Louisiana legislators seem determined to rush headlong into all but legalizing marijuana use by making medical herb so widespread and easily available in even the most detrimental and least understood forms. A House of Representatives panel last week advanced several measures that cumulatively accomplish this, despite the fact that medical research consistently has demonstrated few effective medical uses for grass, with the most recent research only compounding that trend as well as noting more definitively undesirable spillover effects, including that medical marijuana use may increase risky use of opioids. Indeed, even the nebulous claim that its use reduces pain has come under serious question.
Yet the state has flung itself into permitting its use in any form for any malady, the charge led by legislators who appear ignorant of the science and would rather rely on selective anecdotal evidence to guide their actions on this issue. Their big move this term has focused on creating more pushers, through a myriad of bills that would create more dispensaries, allow more “recommenders,” deal to out-of-state residents looking to take a hit, and even would demand curb service delivery to users.
Remarkably in all of this, Edwards has raised his hand and actually said “not so fast” to at least one measure, HB 768 by no party state Rep. Joe Marino that would expand the number of licensed distributors from 10 to 25. However, his explanation concentrates less on applying brakes to the social experiment than in a bureaucratic approach that protects existing suppliers from competition.
Edwards explained that by opening the floodgates more the trailblazers who sunk costs into starting up the distribution structure – much like Mr. Big/Kananga with his Filet of Soul restaurant chain for heroin, whom James Bond battled in Live and Let Die that prominently featured New Orleans – would receive unfair treatment by now inviting newcomers to take advantage of what they had built. Thus, he said a more appropriate vehicle to get more spliffs to more people would be something like HB 697 by Republican state Rep. Tanner Magee, whose continued outspoken advocacy of propagating blunts for all as long as you have a permission slip has made him the paler political class PG version of Superfly, which merely allows existing sellers to expand to satellite locations.

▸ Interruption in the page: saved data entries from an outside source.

$ cat src/rtl/sdp_ram_be.sv
// Simple dual-port RAM with byte-enable writes, registered reads and a post-reset clear engine.
// Optional per-word even parity with o_parity_err is enabled by defining RAM_PARITY_EN.
module sdp_ram_be #(
    parameter int DATA_WIDTH = 16,
    parameter int ADDR_WIDTH = 4,
    parameter int BYTE_WIDTH = 8
) (
    input  logic                             i_clk,
    input  logic                             i_rst,
    input  logic                             i_wr_en,
    input  logic [ADDR_WIDTH-1:0]            i_wr_addr,
    input  logic [DATA_WIDTH-1:0]            i_wr_data,
    input  logic [DATA_WIDTH/BYTE_WIDTH-1:0] i_wr_be,
    input  logic                             i_rd_en,
    input  logic [ADDR_WIDTH-1:0]            i_rd_addr,
    output logic [DATA_WIDTH-1:0]            o_rd_data,
    output logic                             o_rd_valid,
`ifdef RAM_PARITY_EN
    output logic                             o_parity_err,
`endif
    output logic                             o_init_busy
);

    localparam int NUM_BYTES = DATA_WIDTH / BYTE_WIDTH;
    localparam int DEPTH     = 2 ** ADDR_WIDTH;
    localparam logic [ADDR_WIDTH-1:0] LAST_ADDR = ADDR_WIDTH'(DEPTH - 1);

    typedef enum logic {
        ST_INIT,
        ST_READY
    } state_t;

    state_t                  r_state;
    logic [ADDR_WIDTH-1:0]   r_clr_cnt;
    logic [DATA_WIDTH-1:0]   r_mem [DEPTH];
`ifdef RAM_PARITY_EN
    logic                    r_par [DEPTH];
`endif

    logic [DATA_WIDTH-1:0]   w_be_mask;
    logic [DATA_WIDTH-1:0]   w_wr_merged;
    logic                    w_mem_we;
    logic [ADDR_WIDTH-1:0]   w_mem_addr;
    logic [DATA_WIDTH-1:0]   w_mem_dat;
    logic                    w_rd_bypass;

    always_comb begin
        w_be_mask = '0;
        for (int i = 0; i < NUM_BYTES; i++) begin
            w_be_mask[i*BYTE_WIDTH +: BYTE_WIDTH] = {BYTE_WIDTH{i_wr_be[i]}};
        end
    end

    assign w_wr_merged = (r_mem[i_wr_addr] & ~w_be_mask) | (i_wr_data & w_be_mask);
    assign w_rd_bypass = i_wr_en && (i_wr_addr == i_rd_addr);

    // The clear engine and user writes share the single memory write port.
    always_comb begin
        w_mem_we   = 1'b0;
        w_mem_addr = i_wr_addr;
        w_mem_dat  = w_wr_merged;
        if (!i_rst) begin
            if (r_state == ST_INIT) begin
                w_mem_we   = 1'b1;
                w_mem_addr = r_clr_cnt;
                w_mem_dat  = '0;
            end else if (i_wr_en) begin
                w_mem_we   = 1'b1;
            end
        end
    end

    always_ff @(posedge i_clk) begin
        if (w_mem_we) begin
            r_mem[w_mem_addr] <= w_mem_dat;
`ifdef RAM_PARITY_EN
            r_par[w_mem_addr] <= ^w_mem_dat;
`endif
        end
    end

    always_ff @(posedge i_clk) begin
        if (i_rst) begin
            r_state      <= ST_INIT;
            r_clr_cnt    <= '0;
            o_rd_data    <= '0;
            o_rd_valid   <= 1'b0;
            o_init_busy  <= 1'b1;
`ifdef RAM_PARITY_EN
            o_parity_err <= 1'b0;
`endif
        end else begin
            case (r_state)
                ST_INIT: begin
                    o_rd_valid   <= 1'b0;
`ifdef RAM_PARITY_EN
                    o_parity_err <= 1'b0;
`endif
                    r_clr_cnt    <= r_clr_cnt + 1'b1;
                    if (r_clr_cnt == LAST_ADDR) begin
                        r_state     <= ST_READY;
                        o_init_busy <= 1'b0;
                    end
                end
                ST_READY: begin
                    o_rd_valid <= i_rd_en;
`ifdef RAM_PARITY_EN
                    o_parity_err <= 1'b0;
`endif
                    if (i_rd_en) begin
                        // Write-first: a colliding write returns the merged word.
                        if (w_rd_bypass) begin
                            o_rd_data <= w_wr_merged;
                        end else begin
                            o_rd_data <= r_mem[i_rd_addr];
`ifdef RAM_PARITY_EN
                            o_parity_err <= (^r_mem[i_rd_addr]) ^ r_par[i_rd_addr];
`endif
                        end
                    end
                end
                default: r_state <= ST_INIT;
            endcase
        end
    end

endmodule
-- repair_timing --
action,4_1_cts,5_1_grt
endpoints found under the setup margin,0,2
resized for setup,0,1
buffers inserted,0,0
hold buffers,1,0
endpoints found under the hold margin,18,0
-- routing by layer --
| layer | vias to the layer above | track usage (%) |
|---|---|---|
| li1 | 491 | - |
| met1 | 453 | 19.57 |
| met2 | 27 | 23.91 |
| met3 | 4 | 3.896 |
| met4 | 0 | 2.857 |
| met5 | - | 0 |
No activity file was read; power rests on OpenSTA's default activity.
<file path="src/rtl/serial_addsub_if.sv">
// Handshake and operand/result bundle for serial_addsub.
// The Zero flag is present only when SERIAL_ADDSUB_ZERO_FLAG_EN is defined.
interface serial_addsub_if #(
  parameter int WIDTH = 8
);
  logic             Start;
  logic             Sub;
  logic [WIDTH-1:0] A;
  logic [WIDTH-1:0] B;
  logic             Cin;
  logic             Busy;
  logic             Done;
  logic [WIDTH-1:0] Sum;
  logic             Cout;
  logic             Ovf;
`ifdef SERIAL_ADDSUB_ZERO_FLAG_EN
  logic             Zero;

  modport master (
    output Start, Sub, A, B, Cin,
    input  Busy, Done, Sum, Cout, Ovf, Zero
  );
  modport slave (
    input  Start, Sub, A, B, Cin,
    output Busy, Done, Sum, Cout, Ovf, Zero
  );
`else
  modport master (
    output Start, Sub, A, B, Cin,
    input  Busy, Done, Sum, Cout, Ovf
  );
  modport slave (
    input  Start, Sub, A, B, Cin,
    output Busy, Done, Sum, Cout, Ovf
  );
`endif
endinterface

</file>
<file path="src/rtl/serial_addsub.sv">
// Digit-serial add/subtract, DIGIT bits per clock LSB first, Start/Busy/Done handshake.
// Optional Zero result flag enabled by SERIAL_ADDSUB_ZERO_FLAG_EN.
// state | meaning
// IDLE  | waiting for Start; Sum/Cout/Ovf hold the last result
// RUN   | one digit per clock; result lands on step STEPS-1
module serial_addsub #(
  parameter int WIDTH = 8,
  parameter int DIGIT = 1
) (
  input  logic          Clk,
  input  logic          Reset,
  serial_addsub_if.slave bus
);
  localparam int STEPS = WIDTH / DIGIT;
  localparam int CW    = (STEPS > 1) ? $clog2(STEPS) : 1;

  typedef enum logic {IDLE = 1'b0, RUN = 1'b1} state_e;

  state_e           state_q, state_d;
  logic [WIDTH-1:0] a_sr_q, a_sr_d;
  logic [WIDTH-1:0] b_sr_q, b_sr_d;
  logic [WIDTH-1:0] res_q, res_d;
  logic [WIDTH-1:0] sum_q, sum_d;
  logic [CW-1:0]    cnt_q, cnt_d;
  logic             c_q, c_d;
  logic             cout_q, cout_d;
  logic             ovf_q, ovf_d;
  logic             done_q, done_d;
`ifdef SERIAL_ADDSUB_ZERO_FLAG_EN
  logic             zero_q, zero_d;
`endif

  logic [DIGIT-1:0] dig_sum;
  logic             dig_cout;
  logic             dig_cmsb;
  logic             busy;
  logic             accept;
  logic             last_step;

  always_ff @(posedge Clk) begin
    if (Reset) state_q <= IDLE;
    else       state_q <= state_d;
  end

  always_comb begin
    state_d = state_q;
    case (state_q)
      IDLE:    if (bus.Start) state_d = RUN;
      RUN:     if (last_step) state_d = IDLE;
      default: state_d = IDLE;
    endcase
  end

  always_comb begin
    busy      = (state_q == RUN);
    accept    = (state_q == IDLE) && bus.Start;
    last_step = (state_q == RUN) && (cnt_q == CW'(STEPS - 1));
  end

  // Digit ripple; dig_cmsb is the carry into the digit's top bit, which on the
  // final step is the carry into bit WIDTH-1 needed for overflow.
  always_comb begin
    logic carry;
    carry    = c_q;
    dig_cmsb = c_q;
    dig_sum  = '0;
    for (int i = 0; i < DIGIT; i++) begin
      if (i == DIGIT - 1) dig_cmsb = carry;
      dig_sum[i] = a_sr_q[i] ^ b_sr_q[i] ^ carry;
      carry      = (a_sr_q[i] & b_sr_q[i]) | (carry & (a_sr_q[i] ^ b_sr_q[i]));
    end
    dig_cout = carry;
  end

  always_comb begin
    a_sr_d = a_sr_q;
    b_sr_d = b_sr_q;
    res_d  = res_q;
    cnt_d  = cnt_q;
    c_d    = c_q;
    sum_d  = sum_q;
    cout_d = cout_q;
    ovf_d  = ovf_q;
    done_d = 1'b0;
`ifdef SERIAL_ADDSUB_ZERO_FLAG_EN
    zero_d = zero_q;
`endif
    if (accept) begin
      a_sr_d = bus.A;
      b_sr_d = bus.Sub ? ~bus.B : bus.B;
      c_d    = bus.Sub | bus.Cin;
      cnt_d  = '0;
      res_d  = '0;
    end else if (busy) begin
      a_sr_d = a_sr_q >> DIGIT;
      b_sr_d = b_sr_q >> DIGIT;
      res_d  = res_q >> DIGIT;
      res_d[WIDTH-1 -: DIGIT] = dig_sum;
      c_d    = dig_cout;
      cnt_d  = cnt_q + 1'b1;
      if (last_step) begin
        sum_d  = res_d;
        cout_d = dig_cout;
        ovf_d  = dig_cmsb ^ dig_cout;
        done_d = 1'b1;
`ifdef SERIAL_ADDSUB_ZERO_FLAG_EN
        zero_d = (res_d == '0);
`endif
      end
    end
  end

  always_ff @(posedge Clk) begin
    if (Reset) begin
      a_sr_q <= '0;
      b_sr_q <= '0;
      res_q  <= '0;
      cnt_q  <= '0;
      c_q    <= 1'b0;
      sum_q  <= '0;
      cout_q <= 1'b0;
      ovf_q  <= 1'b0;
      done_q <= 1'b0;
`ifdef SERIAL_ADDSUB_ZERO_FLAG_EN
      zero_q <= 1'b0;
`endif
    end else begin
      a_sr_q <= a_sr_d;
      b_sr_q <= b_sr_d;
      res_q  <= res_d;
      cnt_q  <= cnt_d;
      c_q    <= c_d;
      sum_q  <= sum_d;
      cout_q <= cout_d;
      ovf_q  <= ovf_d;
      done_q <= done_d;
`ifdef SERIAL_ADDSUB_ZERO_FLAG_EN
      zero_q <= zero_d;
`endif
    end
  end

  assign bus.Busy = busy;
  assign bus.Done = done_q;
  assign bus.Sum  = sum_q;
  assign bus.Cout = cout_q;
  assign bus.Ovf  = ovf_q;
`ifdef SERIAL_ADDSUB_ZERO_FLAG_EN
  assign bus.Zero = zero_q;
`endif

endmodule

</file>
<file path="src/flat_wrapper.sv">
// flat-port wrapper written by rule: the top's interface ports become plain ports
module serial_addsub_flat 
#(
  parameter int WIDTH = 8,
  parameter int DIGIT = 1
)
  (Clk, Reset, bus_Start, bus_Sub, bus_A, bus_B, bus_Cin, bus_Busy, bus_Done, bus_Sum, bus_Cout, bus_Ovf);
  serial_addsub_if #(.WIDTH(WIDTH)) bus_i ();
  input  logic Clk;
  input  logic Reset;
  input wire logic [$bits(bus_i.Start)-1:0] bus_Start;
  input wire logic [$bits(bus_i.Sub)-1:0] bus_Sub;
  input wire logic [$bits(bus_i.A)-1:0] bus_A;
  input wire logic [$bits(bus_i.B)-1:0] bus_B;
  input wire logic [$bits(bus_i.Cin)-1:0] bus_Cin;
  output wire logic [$bits(bus_i.Busy)-1:0] bus_Busy;
  output wire logic [$bits(bus_i.Done)-1:0] bus_Done;
  output wire logic [$bits(bus_i.Sum)-1:0] bus_Sum;
  output wire logic [$bits(bus_i.Cout)-1:0] bus_Cout;
  output wire logic [$bits(bus_i.Ovf)-1:0] bus_Ovf;
  assign bus_i.Start = bus_Start;
  assign bus_i.Sub = bus_Sub;
  assign bus_i.A = bus_A;
  assign bus_i.B = bus_B;
  assign bus_i.Cin = bus_Cin;
  assign bus_Busy = bus_i.Busy;
  assign bus_Done = bus_i.Done;
  assign bus_Sum = bus_i.Sum;
  assign bus_Cout = bus_i.Cout;
  assign bus_Ovf = bus_i.Ovf;
  serial_addsub #(.WIDTH(WIDTH), .DIGIT(DIGIT)) u_core (.Clk(Clk), .Reset(Reset), .bus(bus_i));
endmodule
</file>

So, it would seem even this small gubernatorial squawk into the gale forces of hot air coming from Magee, Marino, and the third stooge bent on a leafier future, GOP state Rep. Larry Bagley, doesn’t really inject sanity into the issue: why is the Louisiana political class so addled into abandoning good sense to embrace cannabis so comprehensively, to the point that, besides the quasi-legalizing legislation, the leading Democrat running for the U.S. Senate this year can go all fire on the bayou as his biggest campaign issue? If Edwards won’t provide it, a more level-headed, less-foggy approach is needed on this issue from some elected officials somewhere.